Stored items
BEGIN

===== src/rtl/demux32bit_1x8_reg.sv =====
// Eight-entry 32-bit register array with two byte-enabled write ports.
// Port 0 has priority over port 1 on overlapping bytes; byte conflicts are flagged and counted.
module demux32bit_1x8_reg #(
    parameter logic [31:0] RST_VAL = 32'h0000_0000
) (
    input  logic        CLK,
    input  logic        RST_N,
    input  logic        WR0_EN,
    input  logic [2:0]  WR0_SEL,
    input  logic [3:0]  WR0_BE,
    input  logic [31:0] WR0_DATA,
    input  logic        WR1_EN,
    input  logic [2:0]  WR1_SEL,
    input  logic [3:0]  WR1_BE,
    input  logic [31:0] WR1_DATA,
    output logic [31:0] Q0,
    output logic [31:0] Q1,
    output logic [31:0] Q2,
    output logic [31:0] Q3,
    output logic [31:0] Q4,
    output logic [31:0] Q5,
    output logic [31:0] Q6,
    output logic [31:0] Q7,
    output logic        WR_COLLIDE,
    output logic [7:0]  WR_CNT
);

    logic [31:0] regs_q [8];
    logic [31:0] regs_d [8];
    logic [7:0]  wr0_hit;
    logic [7:0]  wr1_hit;
    logic [3:0]  wr0_be_gated;
    logic [3:0]  wr1_be_gated;
    logic        collide_d;
    logic        collide_q;
    logic [7:0]  cnt_d;
    logic [7:0]  cnt_q;

    // Enables gate everything downstream so unknown SEL/BE/DATA on an idle port stays harmless.
    always_comb begin
        wr0_be_gated = WR0_EN ? WR0_BE : 4'b0000;
        wr1_be_gated = WR1_EN ? WR1_BE : 4'b0000;
        wr0_hit      = 8'h00;
        wr1_hit      = 8'h00;
        for (int k = 0; k < 8; k++) begin
            wr0_hit[k] = WR0_EN && (WR0_SEL == 3'(k));
            wr1_hit[k] = WR1_EN && (WR1_SEL == 3'(k));
        end
    end

    always_comb begin
        for (int k = 0; k < 8; k++) begin
            regs_d[k] = regs_q[k];
            for (int b = 0; b < 4; b++) begin
                if (wr0_hit[k] && wr0_be_gated[b]) begin
                    regs_d[k][8*b +: 8] = WR0_DATA[8*b +: 8];
                end else if (wr1_hit[k] && wr1_be_gated[b]) begin
                    regs_d[k][8*b +: 8] = WR1_DATA[8*b +: 8];
                end
            end
        end
    end

    always_comb begin
        collide_d = WR0_EN && WR1_EN && (WR0_SEL == WR1_SEL)
                    && ((wr0_be_gated & wr1_be_gated) != 4'b0000);
        cnt_d = cnt_q;
        if (collide_d && (cnt_q != 8'hFF)) begin
            cnt_d = cnt_q + 8'd1;
        end
    end

    always_ff @(posedge CLK or negedge RST_N) begin
        if (!RST_N) begin
            for (int k = 0; k < 8; k++) begin
                regs_q[k] <= RST_VAL;
            end
            collide_q <= 1'b0;
            cnt_q     <= 8'h00;
        end else begin
            for (int k = 0; k < 8; k++) begin
                regs_q[k] <= regs_d[k];
            end
            collide_q <= collide_d;
            cnt_q     <= cnt_d;
        end
    end

    always_comb begin
        Q0         = regs_q[0];
        Q1         = regs_q[1];
        Q2         = regs_q[2];
        Q3         = regs_q[3];
        Q4         = regs_q[4];
        Q5         = regs_q[5];
        Q6         = regs_q[6];
        Q7         = regs_q[7];
        WR_COLLIDE = collide_q;
        WR_CNT     = cnt_q;
    end

endmodule
### config.mk
export PLATFORM = sky130hd
export DESIGN_NAME = reset_sequencer
export DESIGN_NICKNAME = d
export VERILOG_FILES = /design/src/rtl/reset_sequencer.sv
export SDC_FILE = /design/constraint.sdc
export NUM_CORES = 1
export LEC_CHECK = 0
export CORE_MARGIN = 5
export CORE_UTILIZATION = 25
export DETAILED_ROUTE_END_ITERATION = 8
export HOLD_SLACK_MARGIN = 0.05
export PLACE_DENSITY = 0.47
export SLEW_MARGIN = 20
export SYNTH_ARGS = -nofsm -noshare
export SYNTH_HDL_FRONTEND = slang
export SYNTH_SLANG_ARGS = --single-unit
### constraint.sdc
create_clock -name clk -period 1.85 [get_ports clk]
set_input_delay 0.37 -clock clk [delete_from_list [all_inputs] [get_ports clk]]
set_output_delay 0.37 -clock clk [all_outputs]
set_load 0.01 [all_outputs]
==> config.mk <==
export PLATFORM = sky130hd
export DESIGN_NAME = ws2812_chain_tx
export DESIGN_NICKNAME = d
export VERILOG_FILES = /design/src/rtl/ws2812_chain_tx.sv
export SDC_FILE = /design/constraint.sdc
export NUM_CORES = 1
export LEC_CHECK = 0
export CAP_MARGIN = 20
export CELL_PAD_IN_SITES_DETAIL_PLACEMENT = 0
export CELL_PAD_IN_SITES_GLOBAL_PLACEMENT = 1
export CORE_ASPECT_RATIO = 0.9
export CORE_MARGIN = 3
export CORE_UTILIZATION = 47
export CTS_CLUSTER_DIAMETER = 60
export DETAILED_ROUTE_END_ITERATION = 10
export PLACE_DENSITY_LB_ADDON = 0.15
export SKIP_LAST_GASP = 1
export SLEW_MARGIN = 25
export SYNTH_ARGS = -nofsm -noshare
export SYNTH_HDL_FRONTEND = slang
export SYNTH_SLANG_ARGS = --single-unit
==> constraint.sdc <==
create_clock -name clk -period 3.36 [get_ports clk]
set_clock_uncertainty 0.1 [all_clocks]
set_input_delay 0.672 -clock clk [delete_from_list [all_inputs] [get_ports clk]]
set_output_delay 0.672 -clock clk [all_outputs]
set_load 0.03 [all_outputs]
==> src/rtl/ws2812_chain_tx.sv <==
// WS2812-family strand encoder: valid/ready pixel stream in, MSB-first return-to-zero symbols
// out, one-pixel holding buffer for gapless pixels, and a low latch period closing each frame.
module ws2812_chain_tx #(
  parameter int PIX_BITS = 24,
  parameter int NUM_LED  = 8,
  parameter int T_BIT    = 60,
  parameter int T0H      = 20,
  parameter int T1H      = 40,
  parameter int T_RST    = 2500
) (
  input  logic                clk,
  input  logic                rst_n,
  input  logic                start,
  input  logic [PIX_BITS-1:0] pix_data,
  input  logic                pix_valid,
  output logic                pix_ready,
  output logic                busy,
  output logic                frame_done,
  output logic                underrun,
  output logic                dout
);

  localparam int SW = $clog2(T_BIT + 1);
  localparam int BW = $clog2(PIX_BITS + 1);
  localparam int CW = $clog2(NUM_LED + 1);
  localparam int LW = $clog2(T_RST + 1);

  localparam logic [SW-1:0] SYM_LAST = SW'(T_BIT - 1);
  localparam logic [SW-1:0] HI0      = SW'(T0H);
  localparam logic [SW-1:0] HI1      = SW'(T1H);
  localparam logic [BW-1:0] BIT_LAST = BW'(PIX_BITS - 1);
  localparam logic [CW-1:0] NUM_C    = CW'(NUM_LED);
  localparam logic [LW-1:0] LAT_LAST = LW'(T_RST - 1);

  typedef enum logic [1:0] {IDLE, FILL, SEND, LATCH} state_t;

  state_t              state_reg, state_next;
  logic [PIX_BITS-1:0] buf_reg, shift_reg;
  logic                buf_full_reg;
  logic [SW-1:0]       sym_cnt_reg;
  logic [BW-1:0]       bit_idx_reg;
  logic [CW-1:0]       acc_cnt_reg, sent_cnt_reg;
  logic [LW-1:0]       lat_cnt_reg;
  logic                pix_ready_reg, busy_reg, frame_done_reg, underrun_reg, dout_reg;

  logic                xfer, sym_end, last_bit, load;
  logic [CW-1:0]       acc_next;
  logic [SW-1:0]       sym_inc, hi_len;
  logic [LW-1:0]       lat_inc;

  always_comb begin
    xfer     = pix_valid & pix_ready_reg;
    sym_end  = (state_reg == SEND) && (sym_cnt_reg == SYM_LAST);
    last_bit = (bit_idx_reg == BIT_LAST);
    // the shifter takes the buffered pixel either to open the frame or to follow the last bit
    load     = buf_full_reg && ((state_reg == FILL) || (sym_end && last_bit));
    acc_next = (state_reg == IDLE && start) ? '0 : acc_cnt_reg + CW'(xfer);
    sym_inc  = sym_cnt_reg + 1'b1;
    lat_inc  = lat_cnt_reg + 1'b1;
    hi_len   = shift_reg[PIX_BITS-1] ? HI1 : HI0;

    state_next = state_reg;
    case (state_reg)
      IDLE:    if (start) state_next = FILL;
      FILL:    if (buf_full_reg) state_next = SEND;
      SEND:    if (sym_end && last_bit && !buf_full_reg) state_next = LATCH;
      LATCH:   if (lat_cnt_reg == LAT_LAST) state_next = IDLE;
      default: state_next = IDLE;
    endcase
  end

  always_ff @(posedge clk or negedge rst_n) begin
    if (!rst_n) begin
      state_reg      <= IDLE;
      buf_reg        <= '0;
      shift_reg      <= '0;
      buf_full_reg   <= 1'b0;
      sym_cnt_reg    <= '0;
      bit_idx_reg    <= '0;
      acc_cnt_reg    <= '0;
      sent_cnt_reg   <= '0;
      lat_cnt_reg    <= '0;
      pix_ready_reg  <= 1'b0;
      busy_reg       <= 1'b0;
      frame_done_reg <= 1'b0;
      underrun_reg   <= 1'b0;
      dout_reg       <= 1'b0;
    end else begin
      state_reg      <= state_next;
      busy_reg       <= (state_next != IDLE);
      acc_cnt_reg    <= acc_next;
      frame_done_reg <= 1'b0;
      // ready stays low through the cycle after a drain so the source sees a clean handshake
      pix_ready_reg  <= ((state_next == FILL) || (state_next == SEND)) &&
                        !buf_full_reg && !xfer && (acc_next < NUM_C);
      underrun_reg   <= sym_end && last_bit && !buf_full_reg && (sent_cnt_reg != NUM_C);

      if (xfer) begin
        buf_reg      <= pix_data;
        buf_full_reg <= 1'b1;
      end else if (load) begin
        buf_full_reg <= 1'b0;
      end

      if (load) begin
        shift_reg    <= buf_reg;
        bit_idx_reg  <= '0;
        sym_cnt_reg  <= '0;
        dout_reg     <= 1'b1;
        sent_cnt_reg <= sent_cnt_reg + 1'b1;
      end else begin
        case (state_reg)
          IDLE: begin
            dout_reg <= 1'b0;
            if (start) sent_cnt_reg <= '0;
          end
          FILL: dout_reg <= 1'b0;
          SEND: begin
            if (!sym_end) begin
              sym_cnt_reg <= sym_inc;
              dout_reg    <= (sym_inc < hi_len);
            end else if (!last_bit) begin
              shift_reg   <= shift_reg << 1;
              bit_idx_reg <= bit_idx_reg + 1'b1;
              sym_cnt_reg <= '0;
              dout_reg    <= 1'b1;
            end else begin
              lat_cnt_reg    <= '0;
              dout_reg       <= 1'b0;
              frame_done_reg <= (T_RST == 1);
            end
          end
          LATCH: begin
            dout_reg <= 1'b0;
            if (lat_cnt_reg != LAT_LAST) begin
              lat_cnt_reg    <= lat_inc;
              frame_done_reg <= (lat_inc == LAT_LAST);
            end
          end
          default: dout_reg <= 1'b0;
        endcase
      end
    end
  end

  assign pix_ready  = pix_ready_reg;
  assign busy       = busy_reg;
  assign frame_done = frame_done_reg;
  assign underrun   = underrun_reg;
  assign dout       = dout_reg;

endmodule

==> Flow_metrics.wiki, run 1 <==
{| class="wikitable"
! Metric !! Value
|-
| Cell area after synthesis || 4240 sq um
|-
| Net Switching || 581 uW
|-
| Number of max-cap violations || 0
|-
| Final worst slack || 0.717 ns
|-
| Part of the Yosys area used for sequential elements || 51.4%
|-
| Number of remaining DRC errors || 0
|-
| Initial standard-cell utilization of the core || 48.7%
|-
| Top_reg_cell synth || sky130_fd_sc_hd__dfrtp_1
|-
| Capturing element type of the critical path || flop
|-
| Worst reg2reg path endpoint || pix_ready$_DFF_PN0_
|-
| Die footprint || 10,200 sq um
|-
| Nets || 432
|-
| Fillers || 784
|-
| Leakage power summed over all cells || 2.20 nW
|-
| Wire length of the first global-routing pass || 13,800 um
|-
| Internal power component || 1.67 mW
|-
| Worst reg2reg path startpoint || lat_cnt_reg[0]$_DFFE_PN0P_
|-
| Number of sinks on the clock net || 87
|-
| Detailed Route WL || 8120 um
|-
| Post-cts repair resize count || 0
|-
| Vias || 2,910
|-
| Arrival @ worst endpoint || 2.79 ns
|-
| Setup Total Neg Slack || 0 ns
|-
| Clock input transition at the sequential cells of the worst setup and hold paths || 0.09 ns
|-
| Number of H-tree branching levels || 3
|-
| Share of cells above drive strength 1 || 15.1%
|-
| Chip width || 106 um
|-
| All-Layer GR Usage || 17.1%
|-
| Setup slack, reg-to-reg || 0.72 ns
|-
| Clock Root Buffer || sky130_fd_sc_hd__clkbuf_8
|-
| Drt initial violations || 105
|-
| Period utilisation layout || 78.6%
|-
| Count of nets left with antenna violations after detail routing || 0
|-
| WS Path Type || flop to flop
|-
| Unrepaired setup endpoints after global routing || false
|-
| Worst Setup SP || lat_cnt_reg[0]$_DFFE_PN0P_
|-
| Final global-route overflow total || 0
|-
| Class of the most critical hold timing path || input pin to async pin
|-
| CP max FO || 11
|-
| Fin area || 4820 sq um
|-
| Share of total power in the clock network || 30.3%
|-
| Final setup violating endpoints || 0
|-
| Die outline height || 96.1 um
|-
| Total cell area at the placement stage || 4640 sq um
|-
| Max Freq || 378 MHz
|-
| Footprint of the multi-input gates || 1880 sq um
|-
| TritonRoute pass-1 iters || 4
|-
| Dpl hpwl || 5270 um
|-
| Worst endpoint required time || 3.51 ns
|-
| Post-Synthesis Net Count || 407
|-
| Wire length per cell || 15.7 um
|-
| Per-cell via count in the routed design || 5.64
|-
| Clk Latency, worst-skew pair || 0.35 ns
|-
| Worst-case headroom to the max-slew limit || 40.0%
|-
| Via count of the first global-routing pass || 2,767
|-
| Antenna diode count || 0
|-
| Count of input and output buffers || 32
|-
| Maximum vdd ir drop || 256 uV
|-
| Number of distinct library cell variants in the gate-level netlist after synthesis || 59
|-
| Routing usage on met2 || 25.9%
|-
| Post-layout min period || 2.64 ns
|-
| Routability cong. || 0.783
|-
| Met1 track demand over resource in global routing || 24.6%
|-
| Number of flops mapped to enable cells by yosys || 0
|-
| Startpoint types || flop
|-
| TritonCTS clock tree || yes
|-
| Most utilized layer in the global route result || met2
|-
| Max Buffers Root-to-Sink || 2
|-
| Std-Cell Rows || 32
|-
| Placeable core region || 8690 sq um
|-
| Number of ports placed on the die boundary || 33
|-
| Area Growth Syn to Fin || 13.8%
|-
| Post-synthesis sequential element count || 87
|-
| Switching Fraction || 25.8%
|-
| Met3 usage in global routing || 3.89%
|-
| Number of failing hold endpoints at the final stage || 0
|-
| Antenna violations before repair || 0
|-
| Cell area power density || 466 nW/um^2
|-
| Setup slack at placement || 0.665 ns
|-
| Register-to-Register Path Depth || 7
|-
| Buffer count from post-CTS setup fixing || 0
|-
| Synth warn || 0
|-
| Cell count after synthesis || 367
|-
| Seq pwr share || 58.6%
|-
| Async set-or-reset flop fraction in the synthesized netlist || 100%
|-
| Flip-flop and latch area || 2180 sq um
|-
| Max Slew Vio Count || 0
|-
| Tightest Pin Transition || 0.896 ns
|-
| Number of CTS-inserted buffers || 9
|-
| Comb pwr share || 11.1%
|-
| Maximum number of pins on one net before global-route repair || 88
|-
| Average footprint of a synthesized cell || 11.5 sq um
|-
| Outcome || completed
|-
| Number of hold buffers added after CTS || 0
|}
-- through the flow --
stage               hold slack (ns)  total power, mW  cells  util (%)
detailed placement            0.387             1.60    500      53.4
CTS                           0.298             2.29    516      55.5
global route                  0.309             2.38    516      55.5
floorplan                     0.276             1.48    367         -
global placement              0.385             1.58    500      53.3
finish                        0.254             2.25    516      55.5
-- layer usage --
| layer | part of all wire, % | vias up |
|---|---|---|
| met2 | 47 | 42 |
| li1 | - | 1400 |
| met5 | 0 | - |
| met1 | 49 | 1462 |
| met3 | 2.7 | 6 |
| met4 | 0.94 | 0 |
-- kinds of logic (layout without fill, tap and decap cells) --
kind of cell	Yosys count	count (layout)	synth area share, %
and+or+nand+nor	109	109	15.8
muxes	28	28	7.39
adders and majority gates	12	12	3.54
DFF	87	87	51.4
xor gates and xnor gates	9	9	1.86
AOI/OAI and AO/OA	80	80	15.4
buffers and inverters	42	72	4.64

END

Apply a filter for "sequential" to the entries and show each line that passes.

| Part of the Yosys area used for sequential elements || 51.4%
| Clock input transition at the sequential cells of the worst setup and hold paths || 0.09 ns
| Post-synthesis sequential element count || 87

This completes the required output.